Minimum and maximum raw intensities for DP-G1:

dIntensity_cPathogen_eMean_oNuclei: minimum: 0.00896937, maximum: 0.22475199
dIntensity_cPathogen_eMean_oPeriNuclei: minimum: 0.00865132, maximum: 0.17134869
dIntensity_cPathogen_eMean_oCells: minimum: 0.00816141, maximum: 0.10740024
dIntensity_cPathogen_eMean_oVoronoiCells: minimum: 0.00861938, maximum: 0.14279419

Minimum and maximum raw intensities for DP-G2:

dIntensity_cLatePathogen_eMean_oNuclei: minimum: 0.01554131, maximum: 0.08299077
dIntensity_cLatePathogen_eMean_oPeriNuclei: minimum: 0.01479614, maximum: 0.0729166
dIntensity_cLatePathogen_eMean_oCells: minimum: 0.01163862, maximum: 0.05874576
dIntensity_cLatePathogen_eMean_oVoronoiCells: minimum: 0.01481506, maximum: 0.0693099


In [13]:
# Out of curiosity, it is investigated whether the individual plates
# also have the actual siRNA investigations (non-controls) in common
investigations_per_plate_DP_G1 = []
investigations_per_plate_DP_G2 = []

n_investigations_per_plate_DP_G1 = []
n_investigations_per_plate_DP_G2 = []

for plate_id_G1, plate_id_G2 in zip(plates_DP_G1, plates_DP_G2):
    subset_G1_df = DP_G1_df[
        (DP_G1_df["Barcode"] == plate_id_G1)
        &
        (DP_G1_df["WellType"] == "POOLED_SIRNA")
    ]

    investigations_per_plate_DP_G1.append(
        np.unique(subset_G1_df["Name"])
    )

    n_investigations_G1 = len(np.unique(subset_G1_df["Name"]))
    n_investigations_per_plate_DP_G1.append(n_investigations_G1)
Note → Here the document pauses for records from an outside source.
--- src/rtl/inst_loader_pkg.sv ---
// Shared types and helpers for the boot-time instruction loader.
package inst_loader_pkg;

  typedef enum logic [2:0] {
    LD_IDLE, LD_LEN, LD_DATA, LD_FIN, LD_CHK, LD_DONE, LD_ERR
  } ld_state_e;

  localparam int unsigned BYTES_PER_WORD = 4;

  // Word index to byte address; wraps modulo 2^32.
  function automatic logic [31:0] word_addr(input logic [31:0] base, input logic [31:0] idx);
    return base + {idx[29:0], 2'b00};
  endfunction

endpackage
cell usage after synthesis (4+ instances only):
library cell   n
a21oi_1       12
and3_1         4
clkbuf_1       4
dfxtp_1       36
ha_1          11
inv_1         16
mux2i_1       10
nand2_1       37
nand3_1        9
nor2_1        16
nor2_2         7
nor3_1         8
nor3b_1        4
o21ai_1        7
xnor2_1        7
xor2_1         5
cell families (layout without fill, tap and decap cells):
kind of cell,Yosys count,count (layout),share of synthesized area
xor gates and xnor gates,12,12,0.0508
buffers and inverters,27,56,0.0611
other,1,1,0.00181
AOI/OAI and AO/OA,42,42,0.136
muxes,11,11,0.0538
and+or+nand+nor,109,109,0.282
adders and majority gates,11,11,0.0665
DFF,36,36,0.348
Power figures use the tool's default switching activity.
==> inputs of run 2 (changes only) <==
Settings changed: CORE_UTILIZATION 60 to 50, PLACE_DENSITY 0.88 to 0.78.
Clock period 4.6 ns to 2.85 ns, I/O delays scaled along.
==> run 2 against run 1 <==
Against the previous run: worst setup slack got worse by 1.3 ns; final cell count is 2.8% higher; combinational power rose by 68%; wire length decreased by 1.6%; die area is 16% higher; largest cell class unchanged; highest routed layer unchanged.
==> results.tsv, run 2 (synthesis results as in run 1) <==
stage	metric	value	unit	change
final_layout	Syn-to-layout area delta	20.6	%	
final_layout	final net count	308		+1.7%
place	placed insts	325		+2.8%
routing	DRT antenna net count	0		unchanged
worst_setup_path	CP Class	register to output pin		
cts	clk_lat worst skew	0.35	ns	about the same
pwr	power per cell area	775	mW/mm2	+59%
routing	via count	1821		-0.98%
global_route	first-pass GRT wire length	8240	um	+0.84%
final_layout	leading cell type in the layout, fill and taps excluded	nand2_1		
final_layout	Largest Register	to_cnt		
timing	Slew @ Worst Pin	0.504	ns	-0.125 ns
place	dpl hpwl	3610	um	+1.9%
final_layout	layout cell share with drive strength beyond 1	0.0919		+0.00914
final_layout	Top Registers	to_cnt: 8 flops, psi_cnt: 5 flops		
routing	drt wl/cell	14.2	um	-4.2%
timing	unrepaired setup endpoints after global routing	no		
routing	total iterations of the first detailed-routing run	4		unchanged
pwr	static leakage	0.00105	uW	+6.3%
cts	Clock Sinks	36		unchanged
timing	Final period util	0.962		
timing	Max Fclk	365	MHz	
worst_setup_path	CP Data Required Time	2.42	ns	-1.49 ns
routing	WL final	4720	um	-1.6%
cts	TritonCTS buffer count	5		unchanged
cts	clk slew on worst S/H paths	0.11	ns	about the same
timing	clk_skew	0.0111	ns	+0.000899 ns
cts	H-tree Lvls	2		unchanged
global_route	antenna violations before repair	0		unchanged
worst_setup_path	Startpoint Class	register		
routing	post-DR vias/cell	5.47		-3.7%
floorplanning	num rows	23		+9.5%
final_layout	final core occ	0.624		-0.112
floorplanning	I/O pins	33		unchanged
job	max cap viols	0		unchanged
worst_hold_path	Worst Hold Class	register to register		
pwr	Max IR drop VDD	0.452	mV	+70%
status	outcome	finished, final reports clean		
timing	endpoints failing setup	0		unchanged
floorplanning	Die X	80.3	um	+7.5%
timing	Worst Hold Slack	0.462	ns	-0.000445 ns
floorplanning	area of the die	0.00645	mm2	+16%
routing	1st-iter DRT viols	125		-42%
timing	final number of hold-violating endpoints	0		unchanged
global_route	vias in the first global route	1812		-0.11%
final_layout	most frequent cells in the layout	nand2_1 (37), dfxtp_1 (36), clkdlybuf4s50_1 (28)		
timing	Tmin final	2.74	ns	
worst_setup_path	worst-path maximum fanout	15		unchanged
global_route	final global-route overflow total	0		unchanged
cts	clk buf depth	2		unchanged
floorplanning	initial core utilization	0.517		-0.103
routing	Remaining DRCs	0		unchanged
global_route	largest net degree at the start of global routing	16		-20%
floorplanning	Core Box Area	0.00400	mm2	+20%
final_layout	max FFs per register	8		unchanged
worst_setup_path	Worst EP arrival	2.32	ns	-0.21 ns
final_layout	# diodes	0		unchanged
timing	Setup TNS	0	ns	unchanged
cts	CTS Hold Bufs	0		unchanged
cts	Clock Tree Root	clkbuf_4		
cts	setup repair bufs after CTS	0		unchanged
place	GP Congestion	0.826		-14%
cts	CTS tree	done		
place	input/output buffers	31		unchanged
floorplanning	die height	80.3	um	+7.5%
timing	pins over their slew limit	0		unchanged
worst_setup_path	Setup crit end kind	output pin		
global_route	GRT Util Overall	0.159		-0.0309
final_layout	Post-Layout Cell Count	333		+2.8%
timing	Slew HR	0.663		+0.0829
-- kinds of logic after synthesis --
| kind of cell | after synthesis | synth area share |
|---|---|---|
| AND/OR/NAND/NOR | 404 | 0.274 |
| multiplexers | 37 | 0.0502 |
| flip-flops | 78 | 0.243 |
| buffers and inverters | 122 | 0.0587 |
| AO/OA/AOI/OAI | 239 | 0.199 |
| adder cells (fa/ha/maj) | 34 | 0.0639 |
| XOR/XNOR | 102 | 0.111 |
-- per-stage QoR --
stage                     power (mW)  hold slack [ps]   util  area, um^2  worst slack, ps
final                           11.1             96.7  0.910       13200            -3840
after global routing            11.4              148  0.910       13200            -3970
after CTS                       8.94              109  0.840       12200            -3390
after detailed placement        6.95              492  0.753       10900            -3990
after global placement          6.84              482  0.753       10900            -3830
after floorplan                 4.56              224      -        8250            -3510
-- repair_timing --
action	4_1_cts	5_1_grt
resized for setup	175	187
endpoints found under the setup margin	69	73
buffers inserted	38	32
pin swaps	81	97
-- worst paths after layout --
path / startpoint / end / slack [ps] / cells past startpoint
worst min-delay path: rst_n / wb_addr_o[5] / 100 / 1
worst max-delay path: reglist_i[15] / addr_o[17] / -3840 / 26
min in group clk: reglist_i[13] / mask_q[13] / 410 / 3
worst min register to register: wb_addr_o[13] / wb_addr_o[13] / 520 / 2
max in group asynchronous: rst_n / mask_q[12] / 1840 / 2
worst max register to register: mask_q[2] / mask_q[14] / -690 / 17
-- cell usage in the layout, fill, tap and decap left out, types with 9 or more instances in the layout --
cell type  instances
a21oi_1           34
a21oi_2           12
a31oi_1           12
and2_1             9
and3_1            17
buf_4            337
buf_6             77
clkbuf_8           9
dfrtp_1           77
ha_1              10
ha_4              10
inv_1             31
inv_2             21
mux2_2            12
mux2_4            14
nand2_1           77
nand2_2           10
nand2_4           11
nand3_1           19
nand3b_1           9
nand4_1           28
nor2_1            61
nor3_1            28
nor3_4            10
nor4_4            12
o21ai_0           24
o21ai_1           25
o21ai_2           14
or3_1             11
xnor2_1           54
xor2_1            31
    subset_G2_df = DP_G2_df[
        (DP_G2_df["Barcode"] == plate_id_G2)
        &
        (DP_G2_df["WellType"] == "POOLED_SIRNA")
    ]

    investigations_per_plate_DP_G2.append(
        np.unique(subset_G2_df["Name"])
    )

    n_investigations_G2 = len(np.unique(subset_G2_df["Name"]))
    n_investigations_per_plate_DP_G2.append(n_investigations_G2)

In [14]:
assert (
    np.array(n_investigations_G1)
    ==
    np.array(n_investigations_G2)
).all(), (
    "The amounts of investigations per plate do not match between the "
    "duplicates!"
)

print(n_controls_per_plate_DP_G1)
print(n_controls_per_plate_DP_G2)

[12, 12, 12, 13, 13, 13, 12, 12, 13, 12, 12, 13, 12, 12, 13, 12, 12, 12, 12, 12, 12, 12, 12, 13, 12, 12, 12, 12, 12, 12, 13, 12, 12, 12, 12, 12, 12, 12, 12, 12, 12, 12, 12, 12, 12, 12, 12, 12, 12, 12, 12, 12, 12, 12, 12, 12, 13]
[12, 12, 12, 13, 13, 13, 12, 12, 13, 12, 12, 13, 12, 12, 13, 12, 12, 12, 12, 12, 12, 12, 12, 13, 12, 12, 12, 12, 12, 12, 13, 12, 12, 12, 12, 12, 12, 12, 12, 12, 12, 12, 12, 12, 12, 12, 12, 12, 12, 12, 12, 12, 12, 12, 12, 12, 13]


In [None]:
# In addition to a numerical check, the precise identity if the
# investigations is also determined
# Bear in mind that when comparing two ragged arrays via `==`,
# comparison of the arrays as a whole rather than element-wise
# comparison is performed, returning a single boolean value instead of
# the usual boolean array
# Therefore, element-wise comparison has to be accomplished e.g. by
# means of list comprehensions
assert np.array([
    element_G1 == element_G2
    for plate_list_G1, plate_list_G2 in
    zip(investigations_per_plate_DP_G1, investigations_per_plate_DP_G2)
    for element_G1, element_G2 in zip(plate_list_G1, plate_list_G2)
]).all(), (
    "The two replicates do not have all or no investigations at all in "
    "common!"
)